◆ Task directions ◆
The answer is every record that follows, printed exactly.

◆ Exercise data ◆

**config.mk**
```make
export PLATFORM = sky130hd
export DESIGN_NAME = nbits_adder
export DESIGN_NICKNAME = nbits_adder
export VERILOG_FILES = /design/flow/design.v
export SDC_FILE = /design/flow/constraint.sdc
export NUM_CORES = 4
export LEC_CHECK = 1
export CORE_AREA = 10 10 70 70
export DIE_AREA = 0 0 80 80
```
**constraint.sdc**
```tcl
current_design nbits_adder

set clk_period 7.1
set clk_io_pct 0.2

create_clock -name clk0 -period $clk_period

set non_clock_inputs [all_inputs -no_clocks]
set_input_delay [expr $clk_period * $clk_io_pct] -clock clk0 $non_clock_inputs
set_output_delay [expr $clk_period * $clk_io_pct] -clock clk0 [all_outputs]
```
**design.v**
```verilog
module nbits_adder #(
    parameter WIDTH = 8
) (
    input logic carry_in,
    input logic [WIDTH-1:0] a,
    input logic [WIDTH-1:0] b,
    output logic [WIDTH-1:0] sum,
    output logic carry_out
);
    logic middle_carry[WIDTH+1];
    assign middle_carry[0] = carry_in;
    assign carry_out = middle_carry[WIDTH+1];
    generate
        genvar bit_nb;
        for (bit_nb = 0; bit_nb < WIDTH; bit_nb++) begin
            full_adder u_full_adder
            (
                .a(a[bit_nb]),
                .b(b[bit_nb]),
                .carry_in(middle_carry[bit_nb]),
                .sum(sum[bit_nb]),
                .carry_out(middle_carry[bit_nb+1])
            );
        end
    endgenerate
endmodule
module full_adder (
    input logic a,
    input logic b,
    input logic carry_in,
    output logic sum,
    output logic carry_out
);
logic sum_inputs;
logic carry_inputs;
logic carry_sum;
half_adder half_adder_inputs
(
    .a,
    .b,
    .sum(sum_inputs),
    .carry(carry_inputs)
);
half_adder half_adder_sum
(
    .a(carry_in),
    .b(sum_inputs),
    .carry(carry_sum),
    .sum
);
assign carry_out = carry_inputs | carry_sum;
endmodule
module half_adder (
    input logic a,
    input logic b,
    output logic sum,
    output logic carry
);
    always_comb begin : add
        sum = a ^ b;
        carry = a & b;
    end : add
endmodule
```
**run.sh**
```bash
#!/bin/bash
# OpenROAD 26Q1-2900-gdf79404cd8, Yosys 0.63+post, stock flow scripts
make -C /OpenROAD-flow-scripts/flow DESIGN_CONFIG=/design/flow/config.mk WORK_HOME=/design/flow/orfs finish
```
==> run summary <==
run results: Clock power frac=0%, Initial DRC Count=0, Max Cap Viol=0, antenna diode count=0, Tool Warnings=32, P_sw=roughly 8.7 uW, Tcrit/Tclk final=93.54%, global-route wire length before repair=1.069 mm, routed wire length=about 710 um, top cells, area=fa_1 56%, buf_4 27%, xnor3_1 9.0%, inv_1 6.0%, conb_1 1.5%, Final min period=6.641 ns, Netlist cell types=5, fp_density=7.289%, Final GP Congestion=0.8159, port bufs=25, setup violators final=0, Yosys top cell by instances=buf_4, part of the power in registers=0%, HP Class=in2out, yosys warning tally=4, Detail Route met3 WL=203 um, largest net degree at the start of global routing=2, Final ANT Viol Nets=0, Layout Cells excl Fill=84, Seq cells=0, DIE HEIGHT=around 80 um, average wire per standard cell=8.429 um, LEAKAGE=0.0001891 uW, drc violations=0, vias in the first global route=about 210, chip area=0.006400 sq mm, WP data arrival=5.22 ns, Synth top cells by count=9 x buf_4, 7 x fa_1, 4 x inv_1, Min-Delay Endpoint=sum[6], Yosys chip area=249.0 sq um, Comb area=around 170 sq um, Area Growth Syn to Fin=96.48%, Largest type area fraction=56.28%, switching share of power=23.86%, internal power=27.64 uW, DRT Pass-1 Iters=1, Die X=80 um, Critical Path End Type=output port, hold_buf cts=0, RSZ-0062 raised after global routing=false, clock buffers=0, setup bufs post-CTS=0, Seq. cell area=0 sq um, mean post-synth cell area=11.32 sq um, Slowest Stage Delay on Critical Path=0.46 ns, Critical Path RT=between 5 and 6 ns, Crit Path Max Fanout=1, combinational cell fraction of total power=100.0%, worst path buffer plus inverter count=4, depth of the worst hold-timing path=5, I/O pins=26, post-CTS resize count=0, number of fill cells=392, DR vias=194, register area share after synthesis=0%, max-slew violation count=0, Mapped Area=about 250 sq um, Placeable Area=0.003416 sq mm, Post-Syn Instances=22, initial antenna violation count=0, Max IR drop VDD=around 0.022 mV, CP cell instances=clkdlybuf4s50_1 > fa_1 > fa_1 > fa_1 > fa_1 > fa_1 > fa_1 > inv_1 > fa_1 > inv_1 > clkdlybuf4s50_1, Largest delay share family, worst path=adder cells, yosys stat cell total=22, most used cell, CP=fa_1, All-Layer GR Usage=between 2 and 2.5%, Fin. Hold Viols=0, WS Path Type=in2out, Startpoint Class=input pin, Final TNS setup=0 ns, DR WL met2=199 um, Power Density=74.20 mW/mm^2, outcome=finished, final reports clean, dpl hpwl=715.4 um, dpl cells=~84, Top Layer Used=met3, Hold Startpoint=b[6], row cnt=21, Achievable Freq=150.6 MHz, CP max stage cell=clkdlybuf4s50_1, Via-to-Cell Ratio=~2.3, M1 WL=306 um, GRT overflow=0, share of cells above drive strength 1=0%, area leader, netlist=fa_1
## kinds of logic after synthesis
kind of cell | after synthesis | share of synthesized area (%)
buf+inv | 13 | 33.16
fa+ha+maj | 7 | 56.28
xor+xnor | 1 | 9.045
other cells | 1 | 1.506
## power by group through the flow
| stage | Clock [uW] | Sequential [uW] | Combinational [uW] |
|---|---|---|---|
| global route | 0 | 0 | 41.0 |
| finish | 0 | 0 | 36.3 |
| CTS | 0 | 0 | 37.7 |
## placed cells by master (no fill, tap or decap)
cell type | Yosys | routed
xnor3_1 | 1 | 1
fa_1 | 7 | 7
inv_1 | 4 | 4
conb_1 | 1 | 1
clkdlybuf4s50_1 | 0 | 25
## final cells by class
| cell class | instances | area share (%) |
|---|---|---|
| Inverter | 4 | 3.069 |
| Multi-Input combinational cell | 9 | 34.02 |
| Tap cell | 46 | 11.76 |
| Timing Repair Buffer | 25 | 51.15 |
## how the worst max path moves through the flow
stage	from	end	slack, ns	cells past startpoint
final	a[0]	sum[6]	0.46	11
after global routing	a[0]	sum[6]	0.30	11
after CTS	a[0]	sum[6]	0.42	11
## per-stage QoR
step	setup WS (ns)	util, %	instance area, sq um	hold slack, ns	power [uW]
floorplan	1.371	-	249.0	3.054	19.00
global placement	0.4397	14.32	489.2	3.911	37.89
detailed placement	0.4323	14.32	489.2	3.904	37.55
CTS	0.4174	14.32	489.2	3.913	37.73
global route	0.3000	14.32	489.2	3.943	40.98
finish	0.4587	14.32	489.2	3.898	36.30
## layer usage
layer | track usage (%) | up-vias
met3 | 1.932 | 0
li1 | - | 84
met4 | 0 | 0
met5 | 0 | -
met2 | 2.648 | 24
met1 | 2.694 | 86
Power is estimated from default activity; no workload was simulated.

◆ Solution for this exercise ◆
**config.mk**
```make
export PLATFORM = sky130hd
export DESIGN_NAME = nbits_adder
export DESIGN_NICKNAME = nbits_adder
export VERILOG_FILES = /design/flow/design.v
export SDC_FILE = /design/flow/constraint.sdc
export NUM_CORES = 4
export LEC_CHECK = 1
export CORE_AREA = 10 10 70 70
export DIE_AREA = 0 0 80 80
```
**constraint.sdc**
```tcl
current_design nbits_adder

set clk_period 7.1
set clk_io_pct 0.2

create_clock -name clk0 -period $clk_period

set non_clock_inputs [all_inputs -no_clocks]
set_input_delay [expr $clk_period * $clk_io_pct] -clock clk0 $non_clock_inputs
set_output_delay [expr $clk_period * $clk_io_pct] -clock clk0 [all_outputs]
```
**design.v**
```verilog
module nbits_adder #(
    parameter WIDTH = 8
) (
    input logic carry_in,
    input logic [WIDTH-1:0] a,
    input logic [WIDTH-1:0] b,
    output logic [WIDTH-1:0] sum,
    output logic carry_out
);
    logic middle_carry[WIDTH+1];
    assign middle_carry[0] = carry_in;
    assign carry_out = middle_carry[WIDTH+1];
    generate
        genvar bit_nb;
        for (bit_nb = 0; bit_nb < WIDTH; bit_nb++) begin
            full_adder u_full_adder
            (
                .a(a[bit_nb]),
                .b(b[bit_nb]),
                .carry_in(middle_carry[bit_nb]),
                .sum(sum[bit_nb]),
                .carry_out(middle_carry[bit_nb+1])
            );
        end
    endgenerate
endmodule
module full_adder (
    input logic a,
    input logic b,
    input logic carry_in,
    output logic sum,
    output logic carry_out
);
logic sum_inputs;
logic carry_inputs;
logic carry_sum;
half_adder half_adder_inputs
(
    .a,
    .b,
    .sum(sum_inputs),
    .carry(carry_inputs)
);
half_adder half_adder_sum
(
    .a(carry_in),
    .b(sum_inputs),
    .carry(carry_sum),
    .sum
);
assign carry_out = carry_inputs | carry_sum;
endmodule
module half_adder (
    input logic a,
    input logic b,
    output logic sum,
    output logic carry
);
    always_comb begin : add
        sum = a ^ b;
        carry = a & b;
    end : add
endmodule
```
**run.sh**
```bash
#!/bin/bash
# OpenROAD 26Q1-2900-gdf79404cd8, Yosys 0.63+post, stock flow scripts
make -C /OpenROAD-flow-scripts/flow DESIGN_CONFIG=/design/flow/config.mk WORK_HOME=/design/flow/orfs finish
```
==> run summary <==
run results: Clock power frac=0%, Initial DRC Count=0, Max Cap Viol=0, antenna diode count=0, Tool Warnings=32, P_sw=roughly 8.7 uW, Tcrit/Tclk final=93.54%, global-route wire length before repair=1.069 mm, routed wire length=about 710 um, top cells, area=fa_1 56%, buf_4 27%, xnor3_1 9.0%, inv_1 6.0%, conb_1 1.5%, Final min period=6.641 ns, Netlist cell types=5, fp_density=7.289%, Final GP Congestion=0.8159, port bufs=25, setup violators final=0, Yosys top cell by instances=buf_4, part of the power in registers=0%, HP Class=in2out, yosys warning tally=4, Detail Route met3 WL=203 um, largest net degree at the start of global routing=2, Final ANT Viol Nets=0, Layout Cells excl Fill=84, Seq cells=0, DIE HEIGHT=around 80 um, average wire per standard cell=8.429 um, LEAKAGE=0.0001891 uW, drc violations=0, vias in the first global route=about 210, chip area=0.006400 sq mm, WP data arrival=5.22 ns, Synth top cells by count=9 x buf_4, 7 x fa_1, 4 x inv_1, Min-Delay Endpoint=sum[6], Yosys chip area=249.0 sq um, Comb area=around 170 sq um, Area Growth Syn to Fin=96.48%, Largest type area fraction=56.28%, switching share of power=23.86%, internal power=27.64 uW, DRT Pass-1 Iters=1, Die X=80 um, Critical Path End Type=output port, hold_buf cts=0, RSZ-0062 raised after global routing=false, clock buffers=0, setup bufs post-CTS=0, Seq. cell area=0 sq um, mean post-synth cell area=11.32 sq um, Slowest Stage Delay on Critical Path=0.46 ns, Critical Path RT=between 5 and 6 ns, Crit Path Max Fanout=1, combinational cell fraction of total power=100.0%, worst path buffer plus inverter count=4, depth of the worst hold-timing path=5, I/O pins=26, post-CTS resize count=0, number of fill cells=392, DR vias=194, register area share after synthesis=0%, max-slew violation count=0, Mapped Area=about 250 sq um, Placeable Area=0.003416 sq mm, Post-Syn Instances=22, initial antenna violation count=0, Max IR drop VDD=around 0.022 mV, CP cell instances=clkdlybuf4s50_1 > fa_1 > fa_1 > fa_1 > fa_1 > fa_1 > fa_1 > inv_1 > fa_1 > inv_1 > clkdlybuf4s50_1, Largest delay share family, worst path=adder cells, yosys stat cell total=22, most used cell, CP=fa_1, All-Layer GR Usage=between 2 and 2.5%, Fin. Hold Viols=0, WS Path Type=in2out, Startpoint Class=input pin, Final TNS setup=0 ns, DR WL met2=199 um, Power Density=74.20 mW/mm^2, outcome=finished, final reports clean, dpl hpwl=715.4 um, dpl cells=~84, Top Layer Used=met3, Hold Startpoint=b[6], row cnt=21, Achievable Freq=150.6 MHz, CP max stage cell=clkdlybuf4s50_1, Via-to-Cell Ratio=~2.3, M1 WL=306 um, GRT overflow=0, share of cells above drive strength 1=0%, area leader, netlist=fa_1
## kinds of logic after synthesis
kind of cell | after synthesis | share of synthesized area (%)
buf+inv | 13 | 33.16
fa+ha+maj | 7 | 56.28
xor+xnor | 1 | 9.045
other cells | 1 | 1.506
## power by group through the flow
| stage | Clock [uW] | Sequential [uW] | Combinational [uW] |
|---|---|---|---|
| global route | 0 | 0 | 41.0 |
| finish | 0 | 0 | 36.3 |
| CTS | 0 | 0 | 37.7 |
## placed cells by master (no fill, tap or decap)
cell type | Yosys | routed
xnor3_1 | 1 | 1
fa_1 | 7 | 7
inv_1 | 4 | 4
conb_1 | 1 | 1
clkdlybuf4s50_1 | 0 | 25
## final cells by class
| cell class | instances | area share (%) |
|---|---|---|
| Inverter | 4 | 3.069 |
| Multi-Input combinational cell | 9 | 34.02 |
| Tap cell | 46 | 11.76 |
| Timing Repair Buffer | 25 | 51.15 |
## how the worst max path moves through the flow
stage	from	end	slack, ns	cells past startpoint
final	a[0]	sum[6]	0.46	11
after global routing	a[0]	sum[6]	0.30	11
after CTS	a[0]	sum[6]	0.42	11
## per-stage QoR
step	setup WS (ns)	util, %	instance area, sq um	hold slack, ns	power [uW]
floorplan	1.371	-	249.0	3.054	19.00
global placement	0.4397	14.32	489.2	3.911	37.89
detailed placement	0.4323	14.32	489.2	3.904	37.55
CTS	0.4174	14.32	489.2	3.913	37.73
global route	0.3000	14.32	489.2	3.943	40.98
finish	0.4587	14.32	489.2	3.898	36.30
## layer usage
layer | track usage (%) | up-vias
met3 | 1.932 | 0
li1 | - | 84
met4 | 0 | 0
met5 | 0 | -
met2 | 2.648 | 24
met1 | 2.694 | 86
Power is estimated from default activity; no workload was simulated.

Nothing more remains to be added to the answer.